Detection of Multi-Scale Salmonid Thermal Refugia from Airborne Thermal Infrared (TIR) Imagery

During summer high temperature events, salmonid species seek out areas of cool river water to alleviate thermal stress. Such thermal refugia are traditionally hard to detect, and their in-river abundance and spatial patterns are largely unknown.
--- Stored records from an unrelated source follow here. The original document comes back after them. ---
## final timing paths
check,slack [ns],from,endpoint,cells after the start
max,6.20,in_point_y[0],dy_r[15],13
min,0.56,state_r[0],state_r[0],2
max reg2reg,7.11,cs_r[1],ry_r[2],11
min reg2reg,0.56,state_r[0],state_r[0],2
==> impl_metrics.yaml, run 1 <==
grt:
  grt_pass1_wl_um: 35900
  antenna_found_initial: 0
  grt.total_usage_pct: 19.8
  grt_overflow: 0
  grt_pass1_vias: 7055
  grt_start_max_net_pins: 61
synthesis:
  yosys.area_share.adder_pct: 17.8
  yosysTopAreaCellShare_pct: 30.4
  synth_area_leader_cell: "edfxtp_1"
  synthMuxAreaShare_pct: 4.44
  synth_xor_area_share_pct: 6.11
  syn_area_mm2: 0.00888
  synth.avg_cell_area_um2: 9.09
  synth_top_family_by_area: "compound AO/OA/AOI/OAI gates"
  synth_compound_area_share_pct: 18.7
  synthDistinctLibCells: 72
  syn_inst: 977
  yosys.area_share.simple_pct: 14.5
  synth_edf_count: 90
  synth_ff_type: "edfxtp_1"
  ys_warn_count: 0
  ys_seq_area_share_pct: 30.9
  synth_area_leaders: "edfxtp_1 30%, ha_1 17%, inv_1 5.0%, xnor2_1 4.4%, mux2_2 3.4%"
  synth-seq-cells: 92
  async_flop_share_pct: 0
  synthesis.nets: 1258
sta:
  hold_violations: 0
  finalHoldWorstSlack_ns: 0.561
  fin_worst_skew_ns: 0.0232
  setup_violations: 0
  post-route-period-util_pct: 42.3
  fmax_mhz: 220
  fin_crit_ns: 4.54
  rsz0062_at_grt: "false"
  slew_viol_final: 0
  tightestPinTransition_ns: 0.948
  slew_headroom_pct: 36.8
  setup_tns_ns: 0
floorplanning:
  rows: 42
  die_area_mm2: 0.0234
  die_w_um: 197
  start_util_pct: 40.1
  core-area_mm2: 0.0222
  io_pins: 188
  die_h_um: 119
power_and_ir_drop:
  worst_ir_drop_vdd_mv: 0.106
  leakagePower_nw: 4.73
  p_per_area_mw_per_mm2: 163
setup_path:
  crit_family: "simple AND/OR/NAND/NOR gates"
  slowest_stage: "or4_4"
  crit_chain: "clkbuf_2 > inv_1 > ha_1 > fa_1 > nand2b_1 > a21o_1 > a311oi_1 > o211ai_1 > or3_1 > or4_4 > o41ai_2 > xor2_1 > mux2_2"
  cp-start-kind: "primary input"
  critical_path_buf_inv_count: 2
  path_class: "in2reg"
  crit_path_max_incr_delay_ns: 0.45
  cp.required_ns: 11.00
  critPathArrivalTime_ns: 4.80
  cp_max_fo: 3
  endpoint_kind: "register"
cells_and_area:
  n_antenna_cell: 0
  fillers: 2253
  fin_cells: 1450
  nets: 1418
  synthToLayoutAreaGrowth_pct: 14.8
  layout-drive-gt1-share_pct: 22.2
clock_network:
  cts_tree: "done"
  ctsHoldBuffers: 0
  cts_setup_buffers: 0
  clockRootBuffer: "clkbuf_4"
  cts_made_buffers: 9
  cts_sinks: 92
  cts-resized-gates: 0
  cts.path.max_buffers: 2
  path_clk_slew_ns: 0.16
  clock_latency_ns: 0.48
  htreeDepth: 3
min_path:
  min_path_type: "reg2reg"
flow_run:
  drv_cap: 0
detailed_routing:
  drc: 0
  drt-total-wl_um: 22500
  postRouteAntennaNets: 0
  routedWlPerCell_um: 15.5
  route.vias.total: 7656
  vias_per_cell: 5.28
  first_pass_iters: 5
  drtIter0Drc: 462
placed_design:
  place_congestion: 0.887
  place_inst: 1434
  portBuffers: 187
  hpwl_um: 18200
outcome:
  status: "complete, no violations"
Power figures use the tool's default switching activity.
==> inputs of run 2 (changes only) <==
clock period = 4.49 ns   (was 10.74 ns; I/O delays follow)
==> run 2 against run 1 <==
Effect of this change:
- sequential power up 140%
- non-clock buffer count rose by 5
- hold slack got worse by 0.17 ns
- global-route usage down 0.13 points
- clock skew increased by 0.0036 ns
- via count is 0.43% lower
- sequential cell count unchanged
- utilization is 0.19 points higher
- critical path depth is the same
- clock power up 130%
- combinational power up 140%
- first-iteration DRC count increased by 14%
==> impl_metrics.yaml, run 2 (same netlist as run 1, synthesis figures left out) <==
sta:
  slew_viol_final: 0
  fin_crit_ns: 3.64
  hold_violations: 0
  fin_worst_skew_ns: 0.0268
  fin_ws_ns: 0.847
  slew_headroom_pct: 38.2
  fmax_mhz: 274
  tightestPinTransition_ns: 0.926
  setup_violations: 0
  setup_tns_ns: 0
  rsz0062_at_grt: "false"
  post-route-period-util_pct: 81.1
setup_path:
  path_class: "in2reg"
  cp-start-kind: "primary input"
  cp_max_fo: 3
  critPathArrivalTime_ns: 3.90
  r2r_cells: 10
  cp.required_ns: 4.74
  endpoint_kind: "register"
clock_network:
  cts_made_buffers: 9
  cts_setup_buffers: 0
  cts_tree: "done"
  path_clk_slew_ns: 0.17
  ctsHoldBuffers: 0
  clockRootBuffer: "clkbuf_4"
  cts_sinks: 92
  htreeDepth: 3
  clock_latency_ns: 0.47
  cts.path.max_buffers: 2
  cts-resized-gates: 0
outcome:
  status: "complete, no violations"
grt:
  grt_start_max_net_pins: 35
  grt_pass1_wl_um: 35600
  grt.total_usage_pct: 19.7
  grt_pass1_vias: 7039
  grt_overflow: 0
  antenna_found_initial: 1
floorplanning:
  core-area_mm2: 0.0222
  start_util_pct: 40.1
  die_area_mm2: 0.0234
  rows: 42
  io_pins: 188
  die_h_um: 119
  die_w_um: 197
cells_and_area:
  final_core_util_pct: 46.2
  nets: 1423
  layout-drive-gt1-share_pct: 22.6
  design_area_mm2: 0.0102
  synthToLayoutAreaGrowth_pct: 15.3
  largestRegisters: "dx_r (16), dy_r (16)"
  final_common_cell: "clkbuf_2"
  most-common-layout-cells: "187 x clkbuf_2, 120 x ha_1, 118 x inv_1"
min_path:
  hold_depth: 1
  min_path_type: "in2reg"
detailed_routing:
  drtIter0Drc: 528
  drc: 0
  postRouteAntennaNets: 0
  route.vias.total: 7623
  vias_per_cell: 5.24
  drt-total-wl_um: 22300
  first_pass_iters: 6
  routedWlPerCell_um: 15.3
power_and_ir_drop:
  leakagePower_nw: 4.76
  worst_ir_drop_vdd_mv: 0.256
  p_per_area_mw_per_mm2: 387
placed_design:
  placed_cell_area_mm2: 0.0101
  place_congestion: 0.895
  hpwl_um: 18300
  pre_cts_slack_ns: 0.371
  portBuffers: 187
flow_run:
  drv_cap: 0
--- src/hw/rtl/rfss_ctrl.sv ---
module rfss_ctrl import rfss_pkg::*; (
  input  logic    clk_i,
  input  logic    rst_ni,
  input  logic    in_valid_i,
  output logic    in_ready_o,
  input  status_t status_i,
  output cmd_t    cmd_o
);

  localparam logic [2:0] ST_IDLE     = 3'd0;
  localparam logic [2:0] ST_FILL     = 3'd1;
  localparam logic [2:0] ST_RD_ISSUE = 3'd2;
  localparam logic [2:0] ST_RD_WAIT  = 3'd3;
  localparam logic [2:0] ST_SMOOTH   = 3'd4;
  localparam logic [2:0] ST_SM_DRAIN = 3'd5;

  logic [2:0] state_q, state_d;

  always_comb begin
    state_d    = state_q;
    cmd_o      = '0;
    in_ready_o = 1'b0;
    case (state_q)
      ST_IDLE: begin
        in_ready_o    = 1'b1;
        cmd_o.cnt_clr = 1'b1;
        if (in_valid_i) begin
          cmd_o.load = 1'b1;
          case (status_i.kind)
            KIND_FILL: begin
              if (!status_i.n_zero) state_d = ST_FILL;
            end
            KIND_READ: begin
              state_d = ST_RD_ISSUE;
            end
            KIND_WRITE: begin
              cmd_o.item_wr = 1'b1;
            end
            KIND_SMOOTH: begin
              if (!status_i.n_small) state_d = ST_SMOOTH;
            end
            default: begin
              state_d = ST_IDLE;
            end
          endcase
        end
      end
      ST_FILL: begin
        cmd_o.fill_wr = 1'b1;
        if (status_i.cnt_last) state_d = ST_IDLE;
      end
      ST_RD_ISSUE: begin
        cmd_o.rd_item = 1'b1;
        state_d       = ST_RD_WAIT;
      end
      ST_RD_WAIT: begin
        if (status_i.out_free) begin
          cmd_o.out_load = 1'b1;
          state_d        = ST_IDLE;
        end
      end
      ST_SMOOTH: begin
        cmd_o.sm_rd = 1'b1;
        if (status_i.cnt_last) state_d = ST_SM_DRAIN;
      end
      ST_SM_DRAIN: begin
        state_d = ST_IDLE;
      end
      default: begin
        state_d = ST_IDLE;
      end
    endcase
  end

  always_ff @(posedge clk_i or negedge rst_ni) begin
    if (!rst_ni) begin
      state_q <= ST_IDLE;
    end else begin
      state_q <= state_d;
    end
  end

endmodule
$ cat src/hw/rtl/sot_pkg.sv
`timescale 1ns / 1ps

package sot_pkg;

  // shape codes of a descriptor
  localparam logic [1:0] SHAPE_RECT     = 2'd0;
  localparam logic [1:0] SHAPE_CIRCLE   = 2'd1;
  localparam logic [1:0] SHAPE_BOUNDARY = 2'd2;
  localparam logic [1:0] SHAPE_UNKNOWN  = 2'd3;

  // how the pair is resolved downstream
  localparam logic [1:0] MODE_FLAG = 2'd0;  // answer already known
  localparam logic [1:0] MODE_CR   = 2'd1;  // circle against rectangle
  localparam logic [1:0] MODE_CC   = 2'd2;  // circle against circle

  // position of a circle centre along one axis of a rectangle
  localparam logic [1:0] POS_BEFORE = 2'd0;
  localparam logic [1:0] POS_INSIDE = 2'd1;
  localparam logic [1:0] POS_AFTER  = 2'd2;

  typedef struct packed {
    logic [1:0] mode;
    logic       flag;
    logic [1:0] ry;
    logic [1:0] rx;
  } sot_ctrl_t;

  typedef struct packed {
    logic use_sq;
    logic flag;
  } sot_fin_t;

endpackage

$ cat src/hw/rtl/sot_select.sv
`timescale 1ns / 1ps

module sot_select import sot_pkg::*; #(
  parameter int W = 16
) (
  input  logic                clk,
  input  logic                en,
  input  logic                same_object,
  input  logic [1:0]          a_shape,
  input  logic signed [W-1:0] a_p0,
  input  logic signed [W-1:0] a_p1,
  input  logic signed [W-1:0] a_p2,
  input  logic signed [W-1:0] a_p3,
  input  logic [1:0]          b_shape,
  input  logic signed [W-1:0] b_p0,
  input  logic signed [W-1:0] b_p1,
  input  logic signed [W-1:0] b_p2,
  input  logic signed [W-1:0] b_p3,
  output sot_ctrl_t           ctrl_r,
  output logic signed [W:0]   c_cx_r,
  output logic signed [W:0]   c_cy_r,
  output logic signed [W:0]   c_rad_r,
  output logic signed [W:0]   c_l_r,
  output logic signed [W:0]   c_t_r,
  output logic signed [W:0]   c_r_r,
  output logic signed [W:0]   c_b_r,
  output logic signed [W:0]   q_p0_r,
  output logic signed [W:0]   q_p1_r,
  output logic signed [W:0]   q_p2_r,
  output logic signed [W:0]   q_p3_r
);

  logic signed [W:0] ae0, ae1, ae2, ae3, be0, be1, be2, be3;
  logic signed [W:0] al, at, ar, ab, bl, bt, br, bb;
  logic signed [W:0] o_l, o_t, o_r, o_b, d_l, d_t, d_r, d_b;
  logic signed [W:0] c_cx, c_cy, c_rad, c_l, c_t, c_r, c_b;
  logic signed [W:0] q_p0, q_p1, q_p2, q_p3;
  logic              a_circ, b_circ, swap, any_hit, box_hit;
  sot_ctrl_t         ctrl_nxt;

  assign ae0 = {a_p0[W-1], a_p0};
  assign ae1 = {a_p1[W-1], a_p1};
  assign ae2 = {a_p2[W-1], a_p2};
  assign ae3 = {a_p3[W-1], a_p3};
  assign be0 = {b_p0[W-1], b_p0};
  assign be1 = {b_p1[W-1], b_p1};
  assign be2 = {b_p2[W-1], b_p2};
  assign be3 = {b_p3[W-1], b_p3};

  assign a_circ = (a_shape == SHAPE_CIRCLE);
  assign b_circ = (b_shape == SHAPE_CIRCLE);

  // circle edges are centre plus or minus radius
  assign al = a_circ ? ae0 - ae2 : ae0;
  assign at = a_circ ? ae1 - ae2 : ae1;
  assign ar = a_circ ? ae0 + ae2 : ae2;
  assign ab = a_circ ? ae1 + ae2 : ae3;
  assign bl = b_circ ? be0 - be2 : be0;
  assign bt = b_circ ? be1 - be2 : be1;
  assign br = b_circ ? be0 + be2 : be2;
  assign bb = b_circ ? be1 + be2 : be3;

  // object against boundary, either order
  always_comb begin
    if (b_shape == SHAPE_BOUNDARY) begin
      o_l = al; o_t = at; o_r = ar; o_b = ab;
      d_l = bl; d_t = bt; d_r = br; d_b = bb;
    end else begin
      o_l = bl; o_t = bt; o_r = br; o_b = bb;
      d_l = al; d_t = at; d_r = ar; d_b = ab;
    end
  end

  assign any_hit = (o_l < d_r) || (o_t < d_b) || (o_r > d_l) || (o_b > d_t);
  assign box_hit = (al < br) && (at < bb) && (ar > bl) && (ab > bt);

  // put the circle in the c slot, the other shape's raw fields in q
  assign swap  = b_circ && (a_shape == SHAPE_RECT);
  assign c_cx  = swap ? be0 : ae0;
  assign c_cy  = swap ? be1 : ae1;
  assign c_rad = swap ? be2 : ae2;
  assign c_l   = swap ? bl : al;
  assign c_t   = swap ? bt : at;
  assign c_r   = swap ? br : ar;
  assign c_b   = swap ? bb : ab;
  assign q_p0  = swap ? ae0 : be0;
  assign q_p1  = swap ? ae1 : be1;
  assign q_p2  = swap ? ae2 : be2;
  assign q_p3  = swap ? ae3 : be3;

  always_comb begin
    ctrl_nxt.mode = MODE_FLAG;
    ctrl_nxt.flag = 1'b0;
    ctrl_nxt.rx   = (c_cx < q_p0) ? POS_BEFORE : ((c_cx <= q_p2) ? POS_INSIDE : POS_AFTER);
    ctrl_nxt.ry   = (c_cy < q_p1) ? POS_BEFORE : ((c_cy <= q_p3) ? POS_INSIDE : POS_AFTER);
    if (same_object || a_shape == SHAPE_UNKNOWN || b_shape == SHAPE_UNKNOWN) begin
      ctrl_nxt.flag = 1'b0;
    end else if (a_shape == SHAPE_BOUNDARY && b_shape == SHAPE_BOUNDARY) begin
      ctrl_nxt.flag = 1'b1;
    end else if (a_shape == SHAPE_BOUNDARY || b_shape == SHAPE_BOUNDARY) begin
      ctrl_nxt.flag = any_hit;
    end else if (a_shape == SHAPE_RECT && b_shape == SHAPE_RECT) begin
      ctrl_nxt.flag = box_hit;
    end else if (a_circ && b_circ) begin
      ctrl_nxt.mode = MODE_CC;
    end else begin
      ctrl_nxt.mode = MODE_CR;
    end
  end

  always_ff @(posedge clk) begin
    if (en) begin
      ctrl_r  <= ctrl_nxt;
      c_cx_r  <= c_cx;
      c_cy_r  <= c_cy;
      c_rad_r <= c_rad;
      c_l_r   <= c_l;
      c_t_r   <= c_t;
      c_r_r   <= c_r;
      c_b_r   <= c_b;
      q_p0_r  <= q_p0;
      q_p1_r  <= q_p1;
      q_p2_r  <= q_p2;
      q_p3_r  <= q_p3;
    end
  end

endmodule

$ cat config.mk
export PLATFORM = sky130hd
export DESIGN_NAME = sot_select
export DESIGN_NICKNAME = d
export VERILOG_FILES = /design/src/hw/rtl/sot_pkg.sv /design/src/hw/rtl/sot_select.sv
export SDC_FILE = /design/constraint.sdc
export NUM_CORES = 1
export LEC_CHECK = 0
export BUFFER_PORTS_ARGS = -buffer_cell sky130_fd_sc_hd__buf_2
export CAP_MARGIN = 15
export CORE_UTILIZATION = 47
export CTS_CLUSTER_SIZE = 16
export DETAILED_ROUTE_END_ITERATION = 8
export PLACE_DENSITY = 0.69
export SYNTH_ARGS = -nofsm -noshare
export SYNTH_HDL_FRONTEND = slang
export SYNTH_SLANG_ARGS = --single-unit
export TNS_END_PERCENT = 50
$ cat constraint.sdc
create_clock -name clk -period 6.6 [get_ports clk]
set_input_delay 0.33 -clock clk [delete_from_list [all_inputs] [get_ports clk]]
set_output_delay 0.33 -clock clk [all_outputs]
set_load 0.1 [all_outputs]
==> results.md, run 1 <==
* Final non-filler cell total at 3496
* Synth Area in Simple Gates at 19.35%
* Initial core utilization at 48.01%
* Slew margin rel. at 22.74%
* Detailed placement HPWL at 72.02 mm
* Worst setup SP type: input port
* Hold_buf cts at 0
* Postcts setup bufs at 0
* CP max-delay cell: ha_1
* Clk buf depth at 2
* Drt initial violations at 2286
* Worst Path Arrival at 5600 ps
* Sum of negative setup slack at 0 ps
* Io pins at 329
* Post-Route WL at 90.51 mm
* TritonCTS clock tree: done
* VDD IR-drop max at 0.0002406 V
* WHS at 162.1 ps
* Status: complete, no violations
* Synth Warn # at 0
* DIE HEIGHT at 215.2 um
* HP Start: a_p3[3]
* Worst Tran Pin Value at 1147 ps
* Synth Area in Adders at 17.87%
* Root buffer cell: clkbuf_16
* First-pass GRT wire length at 130.2 mm
* Gp weighted congestion at 1.005
* Fmax at 186.1 MHz
* Post-synthesis sequential area ratio at 26.28%
* Compound-Gate Fraction of Synth Area at 22.44%
* EDFF count, synth at 187
* Syn Std Cell Area at 21370 um2
* Worst Path Max Fanout at 10
* IO buf count at 328
* Maxcap violations at 0
* Clk slew on worst S/H paths at 70 ps
* ANT nets after route at 0
* Static Leakage at 10.94 nW
* Routed vias at 21520
* Main combinational cell family by area after synthesis: compound AO/OA/AOI/OAI gates
* Worst hold-check path type: input port to flop
* Wire length per cell at 25.89 um
* Post-synthesis cell count at 2662
* Worst path required time at 6820 ps
* TritonCTS buffer count at 17
* Finish-stage setup viols at 0
* Critical Path End Type: flop
* CP max stage delay at 570 ps
* Worst Hold Path Cells at 3
* Final Critical Period at 5372 ps
* Vias in the first global route at 20140
* Vias per Instance at 6.154
* Share of cells above drive strength 1 at 15.43%
* PwrDens at 223.9 nW/um2
* Pre-CTS setup slack at 828.6 ps
* DP Cell Count at 3463
* Initial antenna violation count at 5
* Fin crit share at 81.40%
* Yosys cell types at 96
* Multi-input logic area at 14520 um2
* Kind of critical path: input port to flop
* Cts repair resizes at 0
* Drt drc at 0
* Syn avg cell area at 8.027 um2
* Worst path cell trace: buf_2 > inv_1 > ha_1 > nor2b_2 > or3_1 > nor4b_1 > o21ai_0 > a21oi_1 > o21bai_1 > a21oi_1 > xnor2_1 > nand2_1 > o21ai_0 > nor2_1 > a21o_1 > ha_1 > a211o_1 > nor2_1 > o2111ai_1 > nand3_1 > o311ai_0 > nor3_1 > a211o_1 > o41ai_2
* Pre-Repair DR Iteration Count at 6
* Area Growth Syn to Fin at 12.34%
* RSZ-0062 raised after global routing: no
* Layout Nets at 3304
* Die X at 215.2 um
* GRT overflow at 0
* Total die area at 46320 um2
* Synth Area in XOR/XNOR at 4.140%
* Clk sinks at 187
* Worst Hold Path EP: q_p3_r[3]
* Worst setup margin at 1228 ps
* Row cnt at 77
* H-tree lvl count at 4
* Ys async rst share at 0%
* Seq cells post-synth at 187
* FF+latch area at 5615 um2
* Final Hold Vio Count at 0
* Fill cell count at 4339
* Max Slew Vio Count at 0
* Gr usage total at 38.33%
* Syn Nets at 3076
* Top_reg_cell synth: edfxtp_1
* Largest net degree at the start of global routing at 172
* Mux cell area share after synthesis at 3.923%
* Core box area at 44510 um2
[final cells by class]
type                       instances  share of cell area, %
sequential                       187                  23.39
multi-input combinational       2161                  60.50
timing repair buffer             362                  8.084
tap                              592                  3.086
inverter                         161                  2.517
clock inverter                    14                 0.6255
clock buffer                      18                  1.788
antenna                            1                0.01042
[stage by stage]
step	total power, mW	utilization (%)	cell area (um2)
2_1_floorplan	3.552	-	21370
3_3_place_gp	4.279	52.63	23420
3_5_place_dp	4.298	52.63	23420
4_1_cts	5.359	53.93	24000
5_1_grt	5.598	53.93	24000
6_report	5.374	53.93	24010
[cells in the final DEF (no fill, tap or decap), types with 42 or more instances in the layout]
cell type	count
mux2i_1	77
xnor2_1	86
ha_1	271
nand2b_1	42
inv_1	160
a21oi_1	250
a21o_1	61
nor2b_1	49
o21ai_0	219
nor3_1	51
nor2_1	227
edfxtp_1	187
nand2_1	368
buf_2	327
[metal layers]
layer	routed length, um	GRT usage, %
met2	41040	60.89
met1	36740	47.98
met5	55	0
met3	5933	5.648
met4	6731	26.34
[worst max-delay path by stage]
stage / start / to / slack (ps)
final: b_p2[8] / ctrl_r[4] / 1230
after detailed placement: b_p2[8] / ctrl_r[4] / 830
after CTS: b_p2[8] / ctrl_r[4] / 1380
after global placement: b_p2[8] / ctrl_r[4] / 830
after floorplan: b_shape[0] / ctrl_r[4] / 1540
after global routing: b_p2[8] / ctrl_r[4] / 1010
[critical path, delay by kind of cell]
kind,cells,cell delay (ps)
buf+inv,2,500
compound gates,11,2060
fa+ha+maj,2,890
simple gates,8,1670
xor+xnor,1,130
[sequential cells by signal (all words and copies together) (netlist names)]
signal,flops
c_b_r,17
q_p0_r,16
ctrl_r,7
c_l_r,17
c_t_r,17
q_p3_r,16
c_rad_r,16
c_cx_r,16
c_cy_r,16
q_p1_r,16
c_r_r,17
q_p2_r,16
[Yosys cell counts (61+ instances only)]
master	n	area (um2)
ha_1	271	3391
o21ai_0	219	1096
a21o_1	61	457.9
nor2_1	228	855.8
clkbuf_1	84	315.3
nand2_1	369	1385
mux2i_1	77	770.7
xnor2_1	86	753.2
edfxtp_1	187	5615
a21oi_1	250	1251
inv_1	160	600.6
[report_power, final]
| part | internal (mW) | leakage [nW] | switching [mW] |
|---|---|---|---|
| clock network | 0.503 | 0.281 | 0.545 |
| logic | 0.749 | 8.83 | 2.10 |
| registers | 1.45 | 1.83 | 0.0305 |
[cells by family (layout without fill, tap and decap cells)]
family          after synthesis  in the layout
mux                          82             82
flops                       187            187
compound gates              774            774
buf+inv                     314            555
fa+ha+maj                   305            305
xor+xnor                    101            101
simple gates                899            899
other cells                   0              1
Power figures use the tool's default switching activity.
==> inputs of run 2 (changes only) <==
clock period = 5.6 ns   (was 6.6 ns; I/O delays follow)
==> run 2 against run 1 <==
Effect of this change:
- cell count rose by 2.0%
- critical path type unchanged
- first-iteration DRC count fell by 7.1%
- hold slack got worse by 62 ps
Although previous research has examined TIR imaging as a means to sense river temperatures, few have focused on the detection of thermal anomalies typically used by salmonids, with the majority of literature detailing the more general application of thermal imaging to river temperature measurement.  This paper presents results from several thermal image acquisition flights undertaken in Quebec, Canada between 2009 and 2011. To acquire data suitable for resolving riverine thermal anomalies, we developed a custom-designed system capable of simultaneously acquiring high resolution thermal (c. 20cm GSD) and optical (c. 3cm GSD) imagery.  Preliminary findings show that riverine thermal anomalies range from localised ‘coldspots’ of cool water on the scale of 1s to 10s of meters up to larger ‘reach-scale’ thermal anomalies that persist both spatially, over several hundreds of meters, and temporally, over several surveys.  Local-scale thermal anomalies appear to be primarily tributary driven and highly discharge-dependent, with summer low flows resulting in the virtual cessation of several thermal anomaly plumes.  Larger ‘reach-scale’ warming and cooling trends can be linked to local topography, and channel form, whereby steep bounded valleys with deep narrow channels appear to coincide with water cooling while wider, open terrain channels coincide with warming trends.  Variations in relative groundwater and hyporheic inputs associated with these two distinct riverine units are also likely to supplement these warming or cooling trends.  Furthermore, we hypothesise that the presence of emergent boulders at low river discharge may further contribute to reach-scale river warming by acting as heat sinks by temporarily storing and emitting solar radiation.